RECORDS SUPPLIED -
======

===== src/rtl/entropy_bus_driver_if.sv =====
`default_nettype none
// ============================================================================
// Module      : entropy_bus_driver_if
// Description : Loader-side sample handshake plus the held entropy bus and
//               its status outputs, bundled for the entropy bus driver.
// Revision    : 1.0 - initial release
// ============================================================================
interface entropy_bus_driver_if #(
    parameter int FIFO_DEPTH = 8
);
    localparam int CW = $clog2(FIFO_DEPTH) + 1;

    logic          sample_valid;
    logic [15:0]   sample_data;
    logic          sample_ready;
    logic          enable;
    logic [15:0]   external_entropy_out;
    logic          entropy_update;
    logic          src_is_lfsr;
    logic [CW-1:0] fifo_count;
    logic [15:0]   underrun_count;

    // Loader / consumer side
    modport master (
        output sample_valid, sample_data, enable,
        input  sample_ready, external_entropy_out, entropy_update,
               src_is_lfsr, fifo_count, underrun_count
    );

    // Driver side
    modport slave (
        input  sample_valid, sample_data, enable,
        output sample_ready, external_entropy_out, entropy_update,
               src_is_lfsr, fifo_count, underrun_count
    );
endinterface
`default_nettype wire


===== src/rtl/entropy_bus_driver.sv =====
`default_nettype none
// ============================================================================
// Module      : entropy_bus_driver
// Description : Buffers loader samples in a FIFO and presents them on a held
//               16-bit entropy bus, refreshed every HOLD_CYCLES cycles. An
//               empty FIFO is covered by a 16-bit Fibonacci LFSR, and each
//               substitution is counted in a saturating underrun counter.
// Revision    : 1.0 - initial release
// ============================================================================
module entropy_bus_driver #(
    parameter int          FIFO_DEPTH  = 8,
    parameter int          HOLD_CYCLES = 4,
    parameter logic [15:0] LFSR_SEED   = 16'hACE1
) (
    input  logic                clk,
    input  logic                rst,
    entropy_bus_driver_if.slave bus
);
    localparam int AW = (FIFO_DEPTH > 1) ? $clog2(FIFO_DEPTH) : 1;
    localparam int CW = $clog2(FIFO_DEPTH) + 1;
    localparam int HW = (HOLD_CYCLES > 1) ? $clog2(HOLD_CYCLES) : 1;

    localparam logic [HW-1:0] c_HOLD_RELOAD = HW'(HOLD_CYCLES - 1);
    localparam logic [CW-1:0] c_DEPTH       = CW'(FIFO_DEPTH);
    // An all-zero seed would lock the LFSR at zero forever
    localparam logic [15:0]   c_SEED        = (LFSR_SEED == 16'h0000) ? 16'h0001 : LFSR_SEED;

    localparam logic [0:0] S_IDLE = 1'b0;
    localparam logic [0:0] S_HOLD = 1'b1;

    logic [15:0]   mem [FIFO_DEPTH];
    logic [AW-1:0] wptr_q, rptr_q;
    logic [CW-1:0] count_q, count_d;
    logic [0:0]    state_q, state_d;
    logic [HW-1:0] hold_q, hold_d;
    logic [15:0]   bus_q, bus_d;
    logic          upd_q, upd_d;
    logic          src_q, src_d;
    logic [15:0]   under_q, under_d;
    logic [15:0]   lfsr_q, lfsr_d;

    logic w_ready, w_push, w_load, w_pop, w_fb;

    // Ready is taken from the registered count only; a full FIFO cannot
    // accept even when a pop happens in the same cycle.
    assign w_ready = (count_q < c_DEPTH);
    assign w_push  = bus.sample_valid && w_ready;
    assign w_load  = bus.enable && ((state_q == S_IDLE) || (hold_q == '0));
    assign w_pop   = w_load && (count_q != '0);
    assign w_fb    = lfsr_q[15] ^ lfsr_q[13] ^ lfsr_q[12] ^ lfsr_q[10];

    // Next-state logic for the hold FSM, bus value, LFSR and counters
    always_comb begin
        state_d = state_q;
        hold_d  = hold_q;
        bus_d   = bus_q;
        upd_d   = 1'b0;
        src_d   = src_q;
        under_d = under_q;
        lfsr_d  = lfsr_q;
        count_d = count_q;

        if (!bus.enable) begin
            state_d = S_IDLE;
        end else if (w_load) begin
            state_d = S_HOLD;
            hold_d  = c_HOLD_RELOAD;
            upd_d   = 1'b1;
            if (w_pop) begin
                bus_d = mem[rptr_q];
                src_d = 1'b0;
            end else begin
                bus_d  = lfsr_q;
                src_d  = 1'b1;
                lfsr_d = {lfsr_q[14:0], w_fb};
                if (under_q != 16'hFFFF) begin
                    under_d = under_q + 16'd1;
                end
            end
        end else begin
            hold_d = hold_q - HW'(1);
        end

        if (w_push && !w_pop) begin
            count_d = count_q + CW'(1);
        end else if (!w_push && w_pop) begin
            count_d = count_q - CW'(1);
        end
    end

    // Sample storage; contents are meaningless until written, so no reset
    always_ff @(posedge clk) begin
        if (w_push) begin
            mem[wptr_q] <= bus.sample_data;
        end
    end

    // State registers with asynchronous reset
    always_ff @(posedge clk or posedge rst) begin
        if (rst) begin
            state_q <= S_IDLE;
            hold_q  <= '0;
            wptr_q  <= '0;
            rptr_q  <= '0;
            count_q <= '0;
            bus_q   <= '0;
            upd_q   <= 1'b0;
            src_q   <= 1'b0;
            under_q <= '0;
            lfsr_q  <= c_SEED;
        end else begin
            state_q <= state_d;
            hold_q  <= hold_d;
            count_q <= count_d;
            bus_q   <= bus_d;
            upd_q   <= upd_d;
            src_q   <= src_d;
            under_q <= under_d;
            lfsr_q  <= lfsr_d;
            if (w_push) begin
                wptr_q <= (wptr_q == AW'(FIFO_DEPTH - 1)) ? '0 : wptr_q + AW'(1);
            end
            if (w_pop) begin
                rptr_q <= (rptr_q == AW'(FIFO_DEPTH - 1)) ? '0 : rptr_q + AW'(1);
            end
        end
    end

    assign bus.sample_ready         = w_ready;
    assign bus.external_entropy_out = bus_q;
    assign bus.entropy_update       = upd_q;
    assign bus.src_is_lfsr          = src_q;
    assign bus.fifo_count           = count_q;
    assign bus.underrun_count       = under_q;
endmodule
`default_nettype wire

===== src/flat_wrapper.sv =====
// flat-port wrapper written by rule: the top's interface ports become plain ports
module entropy_bus_driver_flat 
#(
    parameter int          FIFO_DEPTH  = 8,
    parameter int          HOLD_CYCLES = 4,
    parameter logic [15:0] LFSR_SEED   = 16'hACE1
)
  (clk, rst, bus_sample_valid, bus_sample_data, bus_enable, bus_sample_ready, bus_external_entropy_out, bus_entropy_update, bus_src_is_lfsr, bus_fifo_count, bus_underrun_count);
  entropy_bus_driver_if #(.FIFO_DEPTH(FIFO_DEPTH)) bus_i ();
  input  logic clk;
  input  logic rst;
  input wire logic [$bits(bus_i.sample_valid)-1:0] bus_sample_valid;
  input wire logic [$bits(bus_i.sample_data)-1:0] bus_sample_data;
  input wire logic [$bits(bus_i.enable)-1:0] bus_enable;
  output wire logic [$bits(bus_i.sample_ready)-1:0] bus_sample_ready;
  output wire logic [$bits(bus_i.external_entropy_out)-1:0] bus_external_entropy_out;
  output wire logic [$bits(bus_i.entropy_update)-1:0] bus_entropy_update;
  output wire logic [$bits(bus_i.src_is_lfsr)-1:0] bus_src_is_lfsr;
  output wire logic [$bits(bus_i.fifo_count)-1:0] bus_fifo_count;
  output wire logic [$bits(bus_i.underrun_count)-1:0] bus_underrun_count;
  assign bus_i.sample_valid = bus_sample_valid;
  assign bus_i.sample_data = bus_sample_data;
  assign bus_i.enable = bus_enable;
  assign bus_sample_ready = bus_i.sample_ready;
  assign bus_external_entropy_out = bus_i.external_entropy_out;
  assign bus_entropy_update = bus_i.entropy_update;
  assign bus_src_is_lfsr = bus_i.src_is_lfsr;
  assign bus_fifo_count = bus_i.fifo_count;
  assign bus_underrun_count = bus_i.underrun_count;
  entropy_bus_driver #(.FIFO_DEPTH(FIFO_DEPTH), .HOLD_CYCLES(HOLD_CYCLES), .LFSR_SEED(LFSR_SEED)) u_core (.clk(clk), .rst(rst), .bus(bus_i));
endmodule

===== config.mk =====
export PLATFORM = sky130hd
export DESIGN_NAME = entropy_bus_driver_flat
export DESIGN_NICKNAME = d
export VERILOG_FILES = /design/src/rtl/entropy_bus_driver_if.sv /design/src/rtl/entropy_bus_driver.sv /design/src/flat_wrapper.sv
export SDC_FILE = /design/constraint.sdc
export NUM_CORES = 1
export LEC_CHECK = 0
export CAP_MARGIN = 0
export CORE_MARGIN = 2
export CORE_UTILIZATION = 52
export DETAILED_ROUTE_END_ITERATION = 10
export GPL_ROUTABILITY_DRIVEN = 0
export MAX_ROUTING_LAYER = met4
export PLACE_DENSITY = 0.8
export SYNTH_ARGS = -nofsm -noshare
export SYNTH_HDL_FRONTEND = slang
export SYNTH_SLANG_ARGS = --single-unit

===== constraint.sdc =====
create_clock -name clk -period 2.97 [get_ports clk]
set_clock_uncertainty 0.15 [all_clocks]
set_input_delay 0.594 -clock clk [delete_from_list [all_inputs] [get_ports clk]]
set_output_delay 0.594 -clock clk [all_outputs]
set_load 0.01 [all_outputs]

Word-level counts from Yosys, hierarchy flattened
Memories as Yosys holds them, arrays and structs flattened.
Cells that the tools add are included.
- flip-flop bits (word level): 63
- bits in writable memories: 128
- bits of input ports: 20
- memories kept: 1
- $add $sub $neg: 6
- eq/ne operators: 4
- order comparisons: 1
- reduce and logical (&&, ||, !) cells: 14
- mux-type cells: 13
- bitwise operators: 5
- memory list (name ; words ; width ; read ports ; clocked after Yosys merged registers in ; write ports ; RTL line ; RTL):
    u_core.mem ; 8 ; 16 ; 1 ; 0 ; 1 ; entropy_bus_driver.sv:31 ; logic [15:0] mem [FIFO_DEPTH];
- operators with widths (kind ; number):
    adder 16 x 1 -> 16 bit, second input constant ; 1
    2-to-1 mux 16 bit ; 1
    inequality test 16 bit, second input constant ; 1
    2-to-1 mux 4 bit ; 2
    2-to-1 mux 1 bit ; 7
    adder 3 x 1 -> 3 bit, second input constant ; 2
    == test 3 bit, second input constant ; 2
    2-to-1 mux 3 bit ; 2
    logical AND 1 bit ; 5
    adder 4 x 1 -> 4 bit, second input constant ; 1
    less-than comparator 4 bit, second input constant ; 1
    AND reduction 4 bit ; 1
    nonzero test 4 bit ; 1
    subtractor 4 x 1 -> 4 bit, second input constant ; 1
    AND reduction 3 bit ; 1
    bitwise XOR 1 bit ; 3
    zero test 1 bit ; 2
    zero test 2 bit ; 1
    2-to-1 mux 2 bit ; 1
    inequality test 2 x 1 -> 1 bit, second input constant ; 1
    inverter 1 bit ; 2
    AND reduction 2 bit ; 1
    nonzero test 2 bit ; 1
    subtractor 2 x 1 -> 2 bit, second input constant ; 1
    logical OR 1 bit ; 1

Longest topological paths before layout
- word-level depth: 7
- depth in mapped cells: 14
- depth with buffers taken out: 13

Worst setup path before layout
Ideal clock, no wire load.
- path type: register -> register
- start: register u_core.count_q[3] (netlist: u_core.bus.fifo_count[3])
- end: memory u_core.mem[0][0], enable pin
- cell stages (with the launch flop): 4
- arrival: 2363 ps
- required time: 2390 ps
- setup time: 430 ps
- setup slack: 27 ps
- path through: dfrtp_1 > inv_1 > nand2_1 > nor4_1
- longest elaborated chain between the ends: 4
- ends and longest elaborated chain (item ; RTL line ; RTL):
    start, declared ; entropy_bus_driver.sv:33 ; logic [CW-1:0] count_q, count_d;
    start signal, assigned ; entropy_bus_driver.sv:114 ; count_q <= count_d;
    less-than comparator 4 bit ; entropy_bus_driver.sv:46 ; assign w_ready = (count_q < c_DEPTH);
    net bus_sample_ready ; flat_wrapper.sv:15 ; output wire logic [$bits(bus_i.sample_ready)-1:0] bus_sample_ready;
    logical AND 1 bit ; entropy_bus_driver.sv:47 ; assign w_push = bus.sample_valid && w_ready;
    2-to-1 mux 1 bit ; entropy_bus_driver.sv:93 ; if (w_push) begin
    2-to-1 mux 1 bit (implied by the code) ; entropy_bus_driver.sv:94 ; mem[wptr_q] <= bus.sample_data;
    end, declared ; entropy_bus_driver.sv:31 ;
The timed path passes the listed nets, and every way through them passes these cells.

Worst setup path in the final report
- start: register u_core.count_q[0] (netlist: u_core.bus.fifo_count[0])
- end: register u_core.under_q[15] (netlist: u_core.bus.underrun_count[15])
- longest elaborated chain between the ends: 4
- ends and longest elaborated chain (item ; RTL line ; RTL):
    nonzero test 4 bit ; entropy_bus_driver.sv:49 ; assign w_pop = w_load && (count_q != '0);
    logical AND 1 bit ; entropy_bus_driver.sv:49 ;
    inverter 1 bit (no line) ; -- ;
    AND reduction 4 bit (no line) ; -- ;
    end signal, assigned ; entropy_bus_driver.sv:118 ; under_q <= under_d;
    end, declared ; entropy_bus_driver.sv:39 ; logic [15:0] under_q, under_d;
No other way between the ends.
A chain may end at the register's enable or synchronous reset.

==> impl_metrics.json <==
{
  "r2r-start": "u_core.bus.fifo_count[0]",
  "critPathMaxFanout": 33,
  "drt-total-wl_mm": 14.9,
  "port_buffers": 58,
  "firstDrtPassIters": 5,
  "critPathRequiredTime_ns": 3.14,
  "coreArea_um2": 14500,
  "fin_nets": 623,
  "worstSkewPairLatency_ns": 0.43,
  "grt_pass1_wl_mm": 24.1,
  "crit_arrival_ns": 2.75,
  "hp-start": "u_core.bus.underrun_count[6]",
  "numPlacedInstances": 758,
  "drv_cap": 0,
  "async_flop_share_pct": 33.0,
  "final_common_cell": "edfxtp_1",
  "worst_pin_slew_ns": 0.889,
  "first_global_vias": 4663,
  "synth.distinct_cells": 35,
  "crit_path_start": "u_core.bus.fifo_count[0]",
  "synth_seq_area_share_pct": 70.5,
  "finalHoldViolCount": 0,
  "drive_gt1_share_pct": 14.5,
  "clockBufferDepth": 2,
  "dieArea_um2": 15800,
  "ys_warn_count": 0,
  "area_growth_pct": 19.3,
  "fin_cells": 791,
  "ant_nets": 0,
  "max_stage_delay_ns": 0.47,
  "clk_pin_slew_ns": 0.06,
  "drc_errors": 0,
  "gr-usage-all-layers_pct": 20.5,
  "path_buf_inv": 1,
  "rsz0062_at_grt": "false",
  "dp_hpwl_mm": 8.95,
  "ys_ff_latch": 191,
  "syn_inst": 521,
  "syn_nets": 551,
  "setup_violations": 0,
  "powerDensity_nw_per_um2": 871,
  "nFillCells": 1037,
  "via_count": 4471,
  "overflow": 0,
  "syn_area_um2": 7710,
  "die_w_um": 126,
  "antenna_found_initial": 1,
  "slew_headroom_pct": 40.5,
  "io_pins": 59,
  "cp-start-kind": "flop",
  "dr.first_iter.drc_count": 393,
  "synthFlopType": "edfxtp_1",
  "hold_buffers": 0,
  "row_count": 44,
  "maxSlewViolCount": 0,
  "cpMaxStageDelayCell": "dfrtp_1",
  "cts_resized": 0,
  "cts_tree": "built",
  "synth_edf_count": 128,
  "ir_drop_mv": 0.512,
  "fmax_ghz": 0.387,
  "p_leak_nw": 3.50,
  "most-common-layout-cells": "edfxtp_1 (128), mux2i_1 (64), clkdlybuf4s50_1 (58)",
  "critical-path-top-delay-family": "simple AND/OR/NAND/NOR gates",
  "cts_setup_buffers": 0,
  "synth.avg_cell_area_um2": 14.8,
  "clockRootBuffer": "clkbuf_16",
  "vias_per_cell": 5.65,
  "cts_num_sinks": 191,
  "cp_cell_sequence": "nor4_4 -> buf_4 -> nand3_1 -> a211oi_2 -> nand4_1 -> xnor2_1",
  "start_util_pct": 53.0,
  "grt_max_degree": 43,
  "fin_setup_tns_ns": 0,
  "fin_crit_sh_pct": 86.9,
  "die_height_um": 126,
  "finalCriticalPeriod_ns": 2.58,
  "min-delay-path-class": "reg2reg",
  "critPathCaptureType": "flop",
  "cts_buffers": 17,
  "path_class": "reg2reg",
  "wl_per_cell_um": 18.9,
  "htreeDepth": 4,
  "status": "completed"
}
## worst paths after layout
| kind | to | slack (ns) | depth (start not counted) |
|---|---|---|---|
| min reg2reg | u_core.bus.underrun_count[6] | 0.35 | 1 |
| max reg2reg | u_core.bus.underrun_count[15] | 0.39 | 6 |
| max | u_core.bus.underrun_count[15] | 0.39 | 6 |
| min in group asynchronous | u_core.bus.underrun_count[12] | 0.37 | 2 |
| min | u_core.bus.underrun_count[6] | 0.35 | 1 |
| max in group asynchronous | u_core.lfsr_q[5] | 1.64 | 3 |
## cell families after synthesis
kind of cell             synth area share (%)
buffers and inverters                    1.62
AO/OA/AOI/OAI                            4.90
AND/OR/NAND/NOR                          7.71
multiplexers                             11.1
XOR/XNOR                                 2.50
adder cells (fa/ha/maj)                  1.72
flip-flops                               70.5
## cells in the mapped netlist, drive strengths merged, types with 2 or more instances
master | number | area [µm²]
xor2 | 5 | 43.8
a31oi | 17 | 106
edfxtp | 128 | 3840
nor2 | 23 | 86.3
nand4 | 5 | 31.3
and3 | 5 | 31.3
nand2b | 4 | 25.0
nor2b | 3 | 18.8
dfstp | 8 | 210
ha | 9 | 113
mux2i | 64 | 641
nor4 | 2 | 27.5
nand2 | 49 | 184
and2 | 2 | 12.5
a22oi | 16 | 120
xnor2 | 17 | 149
clkbuf | 16 | 60.1
inv | 7 | 26.3
nand3 | 21 | 105
o21ai | 3 | 15.0
nor3 | 9 | 55.1
a21oi | 18 | 93.8
dfrtp | 55 | 1380
a21o | 3 | 22.5
mux2 | 19 | 214
buf | 8 | 38.8
## metrics by stage
step                      utilization, %  total power [W]  hold WS [ns]  instance area [µm²]  setup slack [ns]
after floorplan                        -          0.00492         0.313                 7710            0.0268
after global placement              59.3          0.00577         0.334                 8620             0.206
after detailed placement            59.3          0.00587         0.351                 8620             0.156
after CTS                           63.2          0.00806         0.360                 9190             0.399
after global routing                63.2          0.00840         0.375                 9190             0.194
final                               63.2          0.00801         0.348                 9190             0.389
## cell type report
type	count	area [µm²]	area share, %
Antenna cell	1	2.50	0.0272
Timing Repair Buffer	77	748	8.14
Clock inverter	14	141	1.54
Inverter	7	26.3	0.286
Multi-Input combinational cell	299	2180	23.7
Clock buffer	18	429	4.67
Sequential cell	191	5430	59.1
Tap cell	184	230	2.50
## sequential cells by signal (all words and copies together), names as in the netlist
name	flops
u_core.mem	128
u_core.bus.external_entropy_out	16
u_core.bus.underrun_count	16
u_core.lfsr_q	16
u_core.bus.fifo_count	4
u_core.rptr_q	3
u_core.wptr_q	3
u_core.hold_q	2
u_core.bus.entropy_update	1
u_core.bus.src_is_lfsr	1
u_core.state_q	1
## routing by layer
layer  share of wire [%]  track usage (%)
met5                   0                -
met4                 1.2             6.59
met3                 5.2             5.14
met2                  50             33.3
met1                  43             25.6
## report_power, final
part	switching (W)	total, W	internal [W]
registers	0.000333	0.00353	0.00320
clock network	0.000949	0.00219	0.00124
logic	0.00123	0.00229	0.00106
total	0.00251	0.00801	0.00550
No activity file was read; power rests on OpenSTA's default activity.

======

EXERCISE REQUIREMENTS -
Report each line of the data that includes the string "flip".

RESPONSE AREA -
- flip-flop bits (word level): 63
flip-flops                               70.5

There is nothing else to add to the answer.